The three core designs
Creswell and Plano Clark identify three foundational mixed methods designs. In the convergent (concurrent triangulation) design, quantitative and qualitative data are collected and analysed in parallel, then merged to compare and validate findings. In the explanatory sequential design, quantitative data are collected and analysed first; qualitative follow-up explains or contextualises the quantitative results — commonly used when survey findings raise "why" questions. In the exploratory sequential design, qualitative data come first to identify themes or develop instruments, which are then tested quantitatively — commonly used when no suitable measure exists. Each design has implications for sampling, timing, and the point of integration.
Integration and philosophical foundations
What makes a study genuinely mixed methods is integration — the deliberate linking of the two strands at one or more points in the research process. Integration can occur at the design stage (embedding one method within another), at the data-collection stage (using qualitative findings to develop a survey), at the analysis stage (merging datasets), or at the interpretation stage (discussing convergent or divergent results). Without integration, a study is merely multi-method. The philosophical anchor is typically pragmatism, which resists the qualitative–quantitative paradigm war and argues that rigour is defined by fitness for the research question.
Strengths and challenges
Mixed methods research can answer questions of both breadth and depth within a single study, is often more persuasive to multidisciplinary audiences, and is increasingly required by funders. Challenges include the time and expertise required to execute both strands competently, the risk of one strand dominating and making the study effectively mono-method, the complexity of reporting and justifying integration decisions, and the difficulty of finding reviewers with expertise in both approaches. Teams are often preferable to solo researchers for large mixed methods projects.
Key facts
At a glance
- Definition: Combining quantitative and qualitative data in a single study
- Key theorists: Creswell & Plano Clark — foundational textbook on the methodology
- Core designs: Convergent, explanatory sequential, exploratory sequential
- Philosophy: Pragmatism — research questions drive method choice
- Key concept: Integration — linking both strands at design, analysis or interpretation
- Journal: Journal of Mixed Methods Research (founded 2007)

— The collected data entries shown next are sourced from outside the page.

$ cat config.mk
export PLATFORM = sky130hd
export DESIGN_NAME = ihc_irq_holdoff_ctrl
export DESIGN_NICKNAME = d
export VERILOG_FILES = /design/src/rtl/ihc_pkg.sv /design/src/rtl/ihc_irq_holdoff_ctrl.sv
export SDC_FILE = /design/constraint.sdc
export NUM_CORES = 1
export LEC_CHECK = 0
export BUFFER_PORTS_ARGS = -buffer_cell sky130_fd_sc_hd__clkbuf_2
export CAP_MARGIN = 10
export CORE_MARGIN = 2
export CORE_UTILIZATION = 40
export CTS_CLUSTER_DIAMETER = 60
export DETAILED_ROUTE_END_ITERATION = 10
export PLACE_DENSITY = 0.69
export SLEW_MARGIN = 5
export SYNTH_ARGS = -nofsm -noshare
export SYNTH_HDL_FRONTEND = slang
export SYNTH_SLANG_ARGS = --single-unit
$ cat constraint.sdc
create_clock -name ref_clk -period 5.35 [get_ports ref_clk]
set_clock_uncertainty 0.1 [all_clocks]
set_input_delay 1.07 -clock ref_clk [delete_from_list [all_inputs] [get_ports ref_clk]]
set_output_delay 1.07 -clock ref_clk [all_outputs]
set_load 0.01 [all_outputs]
==> src/hw/tws_pkg.sv <==
// constants and types of the two-wire temperature sensor slave
//
// Contract
// - both lines released high means bus idle
// - SDA falling while SCL high starts transaction
// - SDA rising while SCL high is stop
// - any byte count between start and stop
// - addressed receiver acknowledges in ninth clock slot
// - acknowledge holds SDA low through clock high
// - all sensors acknowledge the broadcast byte
// - broadcast read gives up to eight slots
// - low three address bits fixed by variant
// - rate field 00..11 gives 0.25/1/4/8 per second
// - conversion about 26 ms, idle until period
// - temperature byte, one step per degree
package tws_pkg;

  // ****************************************************
  // timing
  // ****************************************************
  localparam int unsigned CLK_MHZ      = 100;
  localparam int unsigned CONV_TIME_US = 26000;
  localparam int unsigned TIMEOUT_US   = 30000;
  localparam int unsigned CONV_CYC     = CONV_TIME_US * CLK_MHZ;
  localparam int unsigned TIMEOUT_CYC  = TIMEOUT_US * CLK_MHZ;
  // conversion periods in ms for rate codes 00..11, scalars for tool reach
  localparam int unsigned PERIOD_MS_0  = 4000;
  localparam int unsigned PERIOD_MS_1  = 1000;
  localparam int unsigned PERIOD_MS_2  = 250;
  localparam int unsigned PERIOD_MS_3  = 125;
  localparam logic [3:0][31:0] PERIOD_CYC = {
    32'(PERIOD_MS_3 * 1000 * CLK_MHZ), 32'(PERIOD_MS_2 * 1000 * CLK_MHZ),
    32'(PERIOD_MS_1 * 1000 * CLK_MHZ), 32'(PERIOD_MS_0 * 1000 * CLK_MHZ)};

  // ****************************************************
  // addressing and register layout
  // ****************************************************
  localparam logic [3:0] DEV_ADDR_HI            = 4'h9; // arbitrary value
  localparam logic [6:0] BROADCAST_GROUP_ACCESS = 7'h00;
  localparam logic [7:0] PTR_TEMP               = 8'h00;
  localparam logic [7:0] PTR_CFG                = 8'h01;
  localparam int unsigned RATE_SELECT_HIGH_BIT  = 6;
  localparam int unsigned RATE_SELECT_LOW_BIT   = 5;
  localparam logic [1:0] RATE_RESET             = 2'h0;
  localparam logic [3:0] SLOT_MAX               = 4'h8;

  // ****************************************************
  // link states
  // ****************************************************
  typedef enum logic [6:0] {
    ST_IDLE = 7'h01,
    ST_ADDR = 7'h02,
    ST_AACK = 7'h04,
    ST_RX   = 7'h08,
    ST_RACK = 7'h10,
    ST_TX   = 7'h20,
    ST_TACK = 7'h40
  } tws_state_e;

endpackage : tws_pkg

- Challenge: Time, expertise, and risk of one strand dominating
Common misconceptions
What people often get wrong
Often heard: Mixed methods simply means using both a survey and interviews.
Actually: Not necessarily — having two methods is multi-method, not mixed methods. The defining feature is intentional integration of the two strands at one or more points; without that, the study lacks the synthesis that makes it genuinely mixed methods.
Often heard: Mixed methods always requires equal weight for both strands.
Actually: No — many mixed methods designs are priority-weighted, with one strand dominant and the other supplementary. This is legitimate and often more practical.
Often heard: Mixed methods is always better than a single-method study.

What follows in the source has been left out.